日本大百科全書(ニッポニカ) 「鹿角(市)」の意味・わかりやすい解説

鹿角(市)
かづの

秋田県北東端にある市。北は十和田(とわだ)湖を挟んで青森県に、東は岩手県に接する。1972年(昭和47)花輪(はなわ)、尾去沢(おさりざわ)、十和田の3町と八幡平(はちまんたい)村が合併して市制施行。市名は郡名による。JR花輪線、国道103号、104号、282号、341号、454号が通じ、東北自動車道の鹿角八幡平と十和田の2インターチェンジがある。

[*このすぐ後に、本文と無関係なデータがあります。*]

== job 5030 ==
## CONV
module  CONV(
  input                      clk,
  input                      reset,
  output logic               busy,	
  input                      ready,	
  output logic        [13:0] iaddr,
  input               [7:0]  idata,	
  output logic               ioe,
  output logic               wen_L0,
  output logic               oe_L0,
  output logic        [13:0] addr_L0,
  output logic        [11:0] w_data_L0,
  input               [11:0] r_data_L0,
  output logic               wen_L1,
  output logic               oe_L1,
  output logic        [11:0] addr_L1,
  output logic        [11:0] w_data_L1,
  input               [11:0] r_data_L1,
  output logic               oe_weight,
  output logic        [15:0] addr_weight,
  input  logic signed [7:0]  r_data_weight,
  output logic               wen_L2,
  output logic        [3:0]  addr_L2,
  output logic        [31:0] w_data_L2
  );
Size in the first run: ~5900 cells after synthesis, ~4000 flip-flops, about 170 I/O pins, roughly 130000 sq um of cells after synthesis.
Settings: LEC_CHECK=0, CAP_MARGIN=20, CORE_MARGIN=2, CORE_UTILIZATION=72, CTS_CLUSTER_DIAMETER=335, SETUP_SLACK_MARGIN=-0.4, SLEW_MARGIN=20; clock period 4.02 ns.
run.sh (not shown) runs the stock make flow with config.mk's settings and CLKGATE_MAP_FILE=.
The final report for job 5030 shows a completed flow and a layout that fails verification, specifically setup timing.
## Diff of input files: job 4458 against job 5030
Settings: SETUP_SLACK_MARGIN: -0.4 -> unset; CORE_UTILIZATION: 72 -> 50; CTS_CLUSTER_DIAMETER: 335 -> unset; the clock period (ns, I/O delays scaled along): 4.02 -> 8.0.
--- outcome ---
Job 4458 against job 5030: utilization fell by 26 points; met2 capacity usage during global routing fell by 38 points. In job 4458 the setup slack turned out 2750 ps higher than in job 5030. Job 4458 ends up with a wire length after detailed routing that is about 40% lower than in job 5030. Higher part of the total power dissipated in combinational logic among job 5030 and job 4458: job 5030. Per the comparison of job 4458 with job 5030, measured slew at the worst slew-check pin held, area added between synthesis and finish shows a reduction of 0.36 points, first-iteration detailed-routing DRC count went down, cell area shrank by about 0.3%, total power dropped 46000 uW. Job 4458 was carried through to the last stage, and its layout satisfied the timing, design-rule and antenna checks.
For job 2899, these inputs were changed with respect to job 4458:
Settings: ABC_AREA newly set to 0; GPL_ROUTABILITY_DRIVEN newly set to 1; CORE_UTILIZATION changed from 50 to 44; PLACE_DENSITY_LB_ADDON newly set to 0.1; CELL_PAD_IN_SITES_DETAIL_PLACEMENT newly set to 1; CTS_CLUSTER_DIAMETER newly set to 351; TNS_END_PERCENT newly set to 30.
### Flow results
Job 2899 ended with every stage complete and zero timing, DRC or antenna violations.
Diff job 4458 -> job 2899: final cell count without fillers climbed 4.5%; worst-case clock buffer depth barely changed; total die area climbed 14%.
Diff job 2899..job 4458 | yosys synthesis chip area | unchanged
Of job 4458 and job 2899, the run reporting the higher met3 layer wire length in the routed design was job 4458.
Total number of nets in the final design: job 4458 vs job 2899 — no meaningful difference
Job 4458 -> job 2899: area after synthesis delta 0, exact match
### job 2899 -> job 8475
Settings: CORE_UTILIZATION: 44 -> 72; PLACE_DENSITY: unset -> 0.66; CTS_CLUSTER_DIAMETER: 351 -> unset; ABC_AREA: 0 -> unset; PLACE_DENSITY_LB_ADDON: 0.1 -> unset; GPL_ROUTABILITY_DRIVEN: 1 -> unset; CELL_PAD_IN_SITES_DETAIL_PLACEMENT: 1 -> unset; TNS_END_PERCENT: 30 -> unset; the clock period (ns, I/O delays scaled along): 8.0 -> 6.47.
Status: area after synthesis parity (job 8475, job 2899)
Relative to job 2899, the number of placed instances with taps included of job 8475 is lower by 1535.
Job 8475 against job 2899: final cell count without fillers decreased 1595; switching power as a share of total power increased 1.9 points; wire length reported by the detailed router increased 77 mm.
Job 8475: PASS, flow complete, no timing, DRC or antenna violations


CONV again, from the RTL that the note above started with.
export LEC_CHECK = 0
export CAP_MARGIN = 20
export CELL_PAD_IN_SITES_DETAIL_PLACEMENT = 2
export CELL_PAD_IN_SITES_GLOBAL_PLACEMENT = 1
export CORE_MARGIN = 2
export CORE_UTILIZATION = 69
export GPL_TIMING_DRIVEN = 1
export HOLD_SLACK_MARGIN = -0.01
export MIN_ROUTING_LAYER = met2
export PLACE_DENSITY = 0.87
export SLEW_MARGIN = 0
create_clock -name core_clock -period 4.73 [get_ports {clk}]
The baseline stopped in detailed placement.
==> next run, changes <==
Settings changed: CELL_PAD_IN_SITES_DETAIL_PLACEMENT 2 to unset, CELL_PAD_IN_SITES_GLOBAL_PLACEMENT 1 to unset, CORE_UTILIZATION 69 to 50, GPL_TIMING_DRIVEN 1 to unset, HOLD_SLACK_MARGIN -0.01 to unset, MIN_ROUTING_LAYER met2 to unset, PLACE_DENSITY 0.87 to unset, SETUP_SLACK_MARGIN set to 2.07, SLEW_MARGIN 0 to 20.
Clock period 4.73 ns to 7.24 ns, I/O delays scaled along.
After rerunning: The changed run finished clean; area after synthesis does not change; die area came out higher by about 38%; synthesized cell count is unchanged.


alpha:
CONV again, from the RTL that the note above started with.
clock: 9.58 ns
lec_check: 0
cap_margin: 30
cell_pad_in_sites_global_placement: 0
core_margin: 7
core_utilization: 18
cts_cluster_diameter: 73
gpl_timing_driven: 1
hold_slack_margin: -0.08
max_routing_layer: met4
setup_slack_margin: 2.18
slew_margin: 20
alpha: all stages complete, timing, DRC and antenna checks passed
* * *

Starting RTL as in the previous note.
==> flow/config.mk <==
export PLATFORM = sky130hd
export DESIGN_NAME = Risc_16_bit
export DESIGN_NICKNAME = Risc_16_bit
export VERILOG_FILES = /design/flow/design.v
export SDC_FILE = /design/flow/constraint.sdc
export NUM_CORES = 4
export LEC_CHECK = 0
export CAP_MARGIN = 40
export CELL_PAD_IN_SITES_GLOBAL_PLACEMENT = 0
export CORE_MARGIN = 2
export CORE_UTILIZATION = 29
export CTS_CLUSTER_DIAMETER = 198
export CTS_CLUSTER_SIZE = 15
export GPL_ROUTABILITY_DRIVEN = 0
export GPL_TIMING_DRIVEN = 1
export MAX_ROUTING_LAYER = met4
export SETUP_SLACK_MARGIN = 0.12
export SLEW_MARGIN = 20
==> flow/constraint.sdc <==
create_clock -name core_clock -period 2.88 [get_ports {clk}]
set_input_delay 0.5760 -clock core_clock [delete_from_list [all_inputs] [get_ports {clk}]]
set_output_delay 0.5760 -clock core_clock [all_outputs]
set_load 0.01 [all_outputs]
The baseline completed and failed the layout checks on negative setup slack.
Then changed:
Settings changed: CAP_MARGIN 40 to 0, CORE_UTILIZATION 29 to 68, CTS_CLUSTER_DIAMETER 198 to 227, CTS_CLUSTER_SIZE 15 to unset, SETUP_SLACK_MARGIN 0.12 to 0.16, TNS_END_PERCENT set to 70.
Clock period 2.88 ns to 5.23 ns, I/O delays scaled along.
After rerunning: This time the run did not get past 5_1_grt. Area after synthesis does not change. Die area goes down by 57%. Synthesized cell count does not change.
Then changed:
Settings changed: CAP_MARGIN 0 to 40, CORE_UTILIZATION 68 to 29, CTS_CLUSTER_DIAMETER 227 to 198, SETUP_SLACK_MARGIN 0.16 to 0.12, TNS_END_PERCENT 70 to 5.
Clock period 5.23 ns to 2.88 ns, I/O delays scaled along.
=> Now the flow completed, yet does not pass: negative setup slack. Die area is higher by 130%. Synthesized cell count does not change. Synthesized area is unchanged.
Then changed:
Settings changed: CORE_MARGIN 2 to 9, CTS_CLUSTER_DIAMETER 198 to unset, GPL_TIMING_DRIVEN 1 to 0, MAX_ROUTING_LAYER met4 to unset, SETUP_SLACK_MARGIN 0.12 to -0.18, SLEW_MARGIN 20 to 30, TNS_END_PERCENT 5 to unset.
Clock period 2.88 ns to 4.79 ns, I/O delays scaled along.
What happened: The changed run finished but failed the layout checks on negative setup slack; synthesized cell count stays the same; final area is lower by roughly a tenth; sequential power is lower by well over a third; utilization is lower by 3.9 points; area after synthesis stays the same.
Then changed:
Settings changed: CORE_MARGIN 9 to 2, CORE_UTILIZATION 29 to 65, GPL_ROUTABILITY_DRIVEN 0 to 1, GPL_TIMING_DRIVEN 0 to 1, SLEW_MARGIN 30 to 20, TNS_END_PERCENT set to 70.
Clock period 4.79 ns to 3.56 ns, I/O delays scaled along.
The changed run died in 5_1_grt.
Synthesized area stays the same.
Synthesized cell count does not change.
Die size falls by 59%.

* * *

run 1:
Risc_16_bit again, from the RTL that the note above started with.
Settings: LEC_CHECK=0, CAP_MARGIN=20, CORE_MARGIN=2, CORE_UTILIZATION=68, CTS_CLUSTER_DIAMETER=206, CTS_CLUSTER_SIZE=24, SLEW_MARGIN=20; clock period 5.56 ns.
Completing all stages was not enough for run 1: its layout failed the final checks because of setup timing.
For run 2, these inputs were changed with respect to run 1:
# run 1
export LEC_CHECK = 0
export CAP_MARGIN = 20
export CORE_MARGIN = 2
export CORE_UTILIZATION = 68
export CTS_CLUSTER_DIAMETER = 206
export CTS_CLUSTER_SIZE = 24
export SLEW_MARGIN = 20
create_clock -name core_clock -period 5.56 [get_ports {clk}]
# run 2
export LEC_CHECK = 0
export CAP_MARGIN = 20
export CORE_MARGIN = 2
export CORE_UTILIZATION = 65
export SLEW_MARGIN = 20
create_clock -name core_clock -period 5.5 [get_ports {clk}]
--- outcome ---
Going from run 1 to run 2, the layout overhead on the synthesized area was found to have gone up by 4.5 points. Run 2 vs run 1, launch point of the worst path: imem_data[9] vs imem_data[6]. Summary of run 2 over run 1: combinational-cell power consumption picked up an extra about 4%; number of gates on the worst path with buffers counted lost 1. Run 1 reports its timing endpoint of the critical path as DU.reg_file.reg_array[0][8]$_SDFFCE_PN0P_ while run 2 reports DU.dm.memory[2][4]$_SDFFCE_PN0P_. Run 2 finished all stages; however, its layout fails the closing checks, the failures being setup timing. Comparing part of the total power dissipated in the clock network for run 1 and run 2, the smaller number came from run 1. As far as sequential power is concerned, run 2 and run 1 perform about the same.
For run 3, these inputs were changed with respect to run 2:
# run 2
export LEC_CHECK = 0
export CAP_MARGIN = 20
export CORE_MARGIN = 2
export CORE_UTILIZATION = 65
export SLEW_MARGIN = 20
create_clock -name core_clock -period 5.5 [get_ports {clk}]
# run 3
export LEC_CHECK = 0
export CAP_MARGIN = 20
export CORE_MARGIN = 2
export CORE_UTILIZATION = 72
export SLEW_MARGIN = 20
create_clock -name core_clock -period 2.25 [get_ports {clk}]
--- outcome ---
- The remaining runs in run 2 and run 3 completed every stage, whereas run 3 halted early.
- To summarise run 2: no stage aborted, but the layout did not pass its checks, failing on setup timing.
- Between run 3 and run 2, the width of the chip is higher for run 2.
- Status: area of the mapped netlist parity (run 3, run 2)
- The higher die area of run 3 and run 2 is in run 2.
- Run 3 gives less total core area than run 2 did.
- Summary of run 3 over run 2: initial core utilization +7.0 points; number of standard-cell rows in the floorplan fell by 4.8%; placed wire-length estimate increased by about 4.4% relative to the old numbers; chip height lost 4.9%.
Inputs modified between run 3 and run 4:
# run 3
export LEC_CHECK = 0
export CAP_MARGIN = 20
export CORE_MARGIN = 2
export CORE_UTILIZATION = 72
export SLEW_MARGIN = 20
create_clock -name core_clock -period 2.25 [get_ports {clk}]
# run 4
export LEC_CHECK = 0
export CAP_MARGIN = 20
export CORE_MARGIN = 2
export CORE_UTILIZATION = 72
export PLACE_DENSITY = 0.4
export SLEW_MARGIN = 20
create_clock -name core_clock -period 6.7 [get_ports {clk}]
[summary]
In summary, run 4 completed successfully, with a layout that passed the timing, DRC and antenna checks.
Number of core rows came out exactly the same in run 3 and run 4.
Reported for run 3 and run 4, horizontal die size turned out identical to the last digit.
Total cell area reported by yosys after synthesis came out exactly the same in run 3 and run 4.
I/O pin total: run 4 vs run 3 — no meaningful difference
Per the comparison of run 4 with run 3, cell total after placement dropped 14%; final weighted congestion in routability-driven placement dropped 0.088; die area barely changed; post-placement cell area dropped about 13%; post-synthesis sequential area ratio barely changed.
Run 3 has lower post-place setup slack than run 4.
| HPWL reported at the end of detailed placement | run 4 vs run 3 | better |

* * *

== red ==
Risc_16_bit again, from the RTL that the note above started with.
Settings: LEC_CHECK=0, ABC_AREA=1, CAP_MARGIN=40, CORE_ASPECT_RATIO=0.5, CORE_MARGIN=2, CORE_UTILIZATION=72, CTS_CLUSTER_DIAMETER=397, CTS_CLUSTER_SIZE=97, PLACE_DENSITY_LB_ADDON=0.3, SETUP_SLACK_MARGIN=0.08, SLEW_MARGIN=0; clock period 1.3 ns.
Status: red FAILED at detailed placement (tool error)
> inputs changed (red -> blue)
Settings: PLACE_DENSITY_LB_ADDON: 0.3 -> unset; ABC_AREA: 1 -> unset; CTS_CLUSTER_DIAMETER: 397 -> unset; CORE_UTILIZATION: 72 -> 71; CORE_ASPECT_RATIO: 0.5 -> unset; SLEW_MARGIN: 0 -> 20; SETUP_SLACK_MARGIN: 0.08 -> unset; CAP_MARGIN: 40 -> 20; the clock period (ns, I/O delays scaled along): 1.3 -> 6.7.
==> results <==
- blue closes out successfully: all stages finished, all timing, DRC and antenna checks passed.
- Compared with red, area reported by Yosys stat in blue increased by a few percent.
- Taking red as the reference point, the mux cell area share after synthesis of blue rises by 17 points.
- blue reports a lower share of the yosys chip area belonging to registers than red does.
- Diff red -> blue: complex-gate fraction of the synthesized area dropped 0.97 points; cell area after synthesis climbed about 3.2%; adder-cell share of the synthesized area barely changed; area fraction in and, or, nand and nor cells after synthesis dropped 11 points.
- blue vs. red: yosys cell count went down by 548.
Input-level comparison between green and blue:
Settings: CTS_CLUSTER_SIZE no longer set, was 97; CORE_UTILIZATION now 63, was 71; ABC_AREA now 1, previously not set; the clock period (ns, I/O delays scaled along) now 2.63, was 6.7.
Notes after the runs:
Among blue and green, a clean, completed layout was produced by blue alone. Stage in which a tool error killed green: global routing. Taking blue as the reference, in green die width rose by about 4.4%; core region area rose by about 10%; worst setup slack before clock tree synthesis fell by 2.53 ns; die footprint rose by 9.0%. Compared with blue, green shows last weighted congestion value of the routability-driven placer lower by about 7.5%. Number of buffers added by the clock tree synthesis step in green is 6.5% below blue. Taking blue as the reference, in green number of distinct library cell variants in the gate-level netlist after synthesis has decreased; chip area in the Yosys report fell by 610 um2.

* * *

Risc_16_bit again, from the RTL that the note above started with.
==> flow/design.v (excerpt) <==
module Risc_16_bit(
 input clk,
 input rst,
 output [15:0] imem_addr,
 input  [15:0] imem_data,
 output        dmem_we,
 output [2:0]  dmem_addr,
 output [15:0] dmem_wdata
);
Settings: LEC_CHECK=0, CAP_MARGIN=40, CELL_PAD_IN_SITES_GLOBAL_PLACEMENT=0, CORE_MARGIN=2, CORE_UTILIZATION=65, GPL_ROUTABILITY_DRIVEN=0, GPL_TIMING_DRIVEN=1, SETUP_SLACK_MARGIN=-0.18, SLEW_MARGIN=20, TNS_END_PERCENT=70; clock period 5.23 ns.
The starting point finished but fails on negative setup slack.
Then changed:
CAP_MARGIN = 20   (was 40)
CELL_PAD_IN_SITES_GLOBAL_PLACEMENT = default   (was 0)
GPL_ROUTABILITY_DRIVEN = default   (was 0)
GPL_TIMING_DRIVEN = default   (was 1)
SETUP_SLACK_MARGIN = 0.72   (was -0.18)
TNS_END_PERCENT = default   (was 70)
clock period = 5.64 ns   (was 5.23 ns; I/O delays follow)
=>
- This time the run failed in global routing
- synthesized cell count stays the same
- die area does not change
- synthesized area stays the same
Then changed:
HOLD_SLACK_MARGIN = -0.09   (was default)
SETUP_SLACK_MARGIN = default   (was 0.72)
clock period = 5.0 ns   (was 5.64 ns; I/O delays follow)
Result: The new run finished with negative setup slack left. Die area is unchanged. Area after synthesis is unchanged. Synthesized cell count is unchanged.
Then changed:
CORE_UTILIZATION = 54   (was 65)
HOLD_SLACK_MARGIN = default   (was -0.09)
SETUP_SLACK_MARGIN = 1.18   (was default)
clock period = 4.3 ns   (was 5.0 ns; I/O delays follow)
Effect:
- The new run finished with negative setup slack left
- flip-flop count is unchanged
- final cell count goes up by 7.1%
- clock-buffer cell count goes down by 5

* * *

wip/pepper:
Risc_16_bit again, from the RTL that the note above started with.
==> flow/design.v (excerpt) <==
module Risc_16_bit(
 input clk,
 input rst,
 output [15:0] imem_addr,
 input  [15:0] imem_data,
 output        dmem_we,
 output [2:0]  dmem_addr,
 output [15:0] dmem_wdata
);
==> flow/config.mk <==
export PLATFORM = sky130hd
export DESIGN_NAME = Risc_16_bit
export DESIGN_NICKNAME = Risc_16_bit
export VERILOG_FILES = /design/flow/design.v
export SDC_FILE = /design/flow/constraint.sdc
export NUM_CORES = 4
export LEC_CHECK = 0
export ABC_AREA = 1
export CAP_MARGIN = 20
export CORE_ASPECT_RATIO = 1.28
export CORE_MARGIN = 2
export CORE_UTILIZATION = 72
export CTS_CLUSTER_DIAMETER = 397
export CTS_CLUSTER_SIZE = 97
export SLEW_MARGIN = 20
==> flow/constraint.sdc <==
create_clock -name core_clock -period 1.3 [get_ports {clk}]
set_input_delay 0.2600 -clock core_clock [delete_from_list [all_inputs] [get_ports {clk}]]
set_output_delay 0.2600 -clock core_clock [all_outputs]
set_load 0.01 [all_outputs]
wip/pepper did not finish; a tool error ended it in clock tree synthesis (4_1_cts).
==> inputs of job 7199 <==
==> flow/design.v <==
module axi_stream_insert_header #(
    parameter DATA_WD = 32,
    parameter DATA_BYTE_WD = DATA_WD / 8,
    parameter BYTE_CNT_WD = $clog2(DATA_BYTE_WD)
) (
    input clk,
    input rst_n,
    input valid_in,
    input [DATA_WD-1 : 0] data_in,
    input [DATA_BYTE_WD-1 : 0] keep_in,
    input last_in,
    output ready_in,
    output valid_out,
    output [DATA_WD-1 : 0] data_out,
    output [DATA_BYTE_WD-1 : 0] keep_out,
    output last_out,
    input ready_out,
    input valid_insert,
    input [DATA_WD-1 : 0] header_insert,
    input [DATA_BYTE_WD-1 : 0] keep_insert,
    input [BYTE_CNT_WD : 0] byte_insert_cnt,
    output ready_insert
);
function [BYTE_CNT_WD:0]count_1;
    input [DATA_BYTE_WD-1:0] data_in;
    reg [BYTE_CNT_WD:0]cnt,n;
begin
    cnt=0;
    for (n=0;n<DATA_BYTE_WD; n=n+1) begin
        if(data_in[n])
            cnt = cnt+1'b1; 
            count_1 =cnt;
    end
end
endfunction
localparam IDEL = 4'b0001;
localparam HAEDER_INSERT = 4'b0010;
localparam WAIT = 4'b0100;
localparam IN_OUT = 4'b1000;
reg [3:0] current_state;
reg [3:0] next_state;
reg [BYTE_CNT_WD : 0] byte_insert_cnt_temp;
reg [DATA_BYTE_WD-1 : 0] keep_insert_temp;
reg [DATA_WD-1:0] mem [0:4];
reg [1:0] addr_in;
reg [1:0] addr_out;
reg[4:0] cnt_temp;
reg [DATA_BYTE_WD-1 : 0] keepin_last;
wire [BYTE_CNT_WD:0] keepin_last_count;
wire [4:0] out_cnt ;
reg [2*DATA_WD-1 : 0] data_out_reg;
reg [2*DATA_BYTE_WD-1 : 0] keep_out_reg;
reg last_out_reg;
reg [4:0]cnt_out_temp;
    assign keepin_last_count = count_1(keepin_last); 
    assign ready_in = (current_state == HAEDER_INSERT || current_state==IN_OUT)?1'b1:1'b0;
    assign ready_insert = (current_state == IDEL)?1'b1:1'b0;
    assign valid_out = (current_state == IN_OUT)?1'b1:1'b0;
    assign out_cnt = (keepin_last_count+byte_insert_cnt_temp>DATA_BYTE_WD)?cnt_temp+1'b1:cnt_temp; 
    always @(posedge clk or negedge rst_n) begin
        if(!rst_n)begin
            current_state <= IDEL;
        end else begin
            current_state <= next_state;
        end
    end
    always @(*) begin
        next_state = IDEL;
        case (current_state)
            IDEL:begin
                if(valid_insert && ready_insert) 
                    next_state = HAEDER_INSERT;
                else 
                    next_state = IDEL;     
            end
            HAEDER_INSERT:begin
                if(ready_out && addr_in == 2'd3) 
                    next_state = IN_OUT;
                else if(addr_in == 2'd3)
                    next_state = WAIT; 
                else
                    next_state = HAEDER_INSERT;     
            end
            WAIT:begin
                if(valid_in && ready_out) 
                    next_state = IN_OUT;
                else 
                    next_state = WAIT;     
            end
            IN_OUT:begin
                if(last_out) 
                    next_state = IDEL;
                else 
                    next_state = IN_OUT;     
            end
            default: next_state = IDEL;
        endcase    
    end
    always @(posedge clk or negedge rst_n) begin
        if(!rst_n)begin
            byte_insert_cnt_temp <= 'b0;
            keep_insert_temp <= 'b0;
        end else if(valid_insert && ready_insert) begin
            byte_insert_cnt_temp <= byte_insert_cnt; 
            keep_insert_temp <= keep_insert;
        end else begin
            byte_insert_cnt_temp <= byte_insert_cnt_temp;
            keep_insert_temp <= keep_insert_temp;
        end
    end
    integer k;
    always @(posedge clk or negedge rst_n) begin
        if(!rst_n)begin
            addr_in <= 2'd0;
            cnt_temp <= 5'b0;
            keepin_last <= 'b0; 
            for(k=0;k<=4;k=k+1) 
               mem[k] <= 32'b0;        
        end else if(valid_insert && ready_insert && addr_in==2'd0) begin 
            addr_in <= addr_in + 1'b1;
            mem[addr_in] <= header_insert;
            cnt_temp <= 5'b0;
            keepin_last <= 'b0;
        end else if (valid_in && ready_in && last_in) begin 
            addr_in <= addr_in + 1'b1;
            mem[addr_in] <= data_in;
            cnt_temp <= cnt_temp + 1'b1;
            keepin_last <= keep_in;
        end else if (valid_in && ready_in) begin 
            addr_in <= addr_in + 1'b1;
            mem[addr_in] <= data_in;
            cnt_temp <= cnt_temp + 1'b1;
            keepin_last <= keepin_last;
        end else begin
            addr_in <= addr_in;
            cnt_temp <= cnt_temp;
            keepin_last <= keepin_last;
        end
    end
    always @(posedge clk or negedge rst_n) begin
        if(!rst_n)begin
            data_out_reg <= 'b0;
            keep_out_reg <= 'b0;
            last_out_reg <= 1'b0;
            addr_out <= 'b0;
            cnt_out_temp <= 'b0;
        end else if((current_state==HAEDER_INSERT || current_state==WAIT) && next_state == IN_OUT) begin 
            data_out_reg <= {mem[addr_out],mem[addr_out+1]} << (DATA_BYTE_WD - byte_insert_cnt)*8;
            keep_out_reg <= {DATA_BYTE_WD{1'b1}};
            last_out_reg <= 1'b0;
            addr_out <= addr_out + 1'b1;
            cnt_out_temp <= cnt_out_temp+1'b1;
        end else if (valid_out && ready_out) begin
            data_out_reg <= {mem[addr_out],mem[addr_out+1]} << (DATA_BYTE_WD - byte_insert_cnt)*8; 
            addr_out <= addr_out + 1'b1;
            cnt_out_temp <= cnt_out_temp+1'b1;
            if (cnt_out_temp == out_cnt-1'b1) begin
            last_out_reg <= 1'b1;
            keep_out_reg <= {keep_insert_temp,keepin_last} << (DATA_BYTE_WD - byte_insert_cnt);            
            end else begin                                                                                                                                           
            last_out_reg <= 1'b0;
            keep_out_reg <= {DATA_BYTE_WD{1'b1}};               
            end
        end else begin
            data_out_reg <= data_out_reg;
            keep_out_reg <= keep_out_reg;
            last_out_reg <= 1'b0;
            addr_out <= 'b0;
            cnt_out_temp <= 'b0;
        end
    end
    assign data_out = data_out_reg[2*DATA_WD-1:DATA_WD];
    assign keep_out = (out_cnt == cnt_temp)?keep_out_reg[2*DATA_BYTE_WD-1:DATA_BYTE_WD]:keep_out_reg[DATA_BYTE_WD-1:0];
    assign last_out = last_out_reg;
endmodule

江戸時代は南部氏盛岡藩領で花輪、毛馬内(けまない)には代官所が置かれた。産業は米代(よねしろ)川流域の花輪盆地での米作のほか、鹿角リンゴや野菜栽培、畜産も盛ん。尾去沢鉱山は藩政時代直営鉱山として栄えたが、1978年閉山した。市の北部や南部は十和田八幡平国立公園に含まれ、大湯(おおゆ)、後生掛(ごしょがけ)など温泉も多い。国の特別史跡に大湯環状列石、重要無形民俗文化財に花輪祭の屋台行事、大日堂舞楽、毛馬内の盆踊などがある。面積707.52平方キロメートル、人口2万9088(2020)。

[宮崎禮次郎]

 なお、大日堂舞楽は2009年(平成21)、花輪祭の屋台行事は「山・鉾(ほこ)・屋台行事」(33件のうちの1件)として2016年に、ユネスコ国連教育科学文化機関)の無形文化遺産に登録された。また大湯環状列石は2021年(令和3)、「北海道北東北の縄文遺跡群」の構成資産として世界遺産文化遺産に登録された(世界文化遺産)。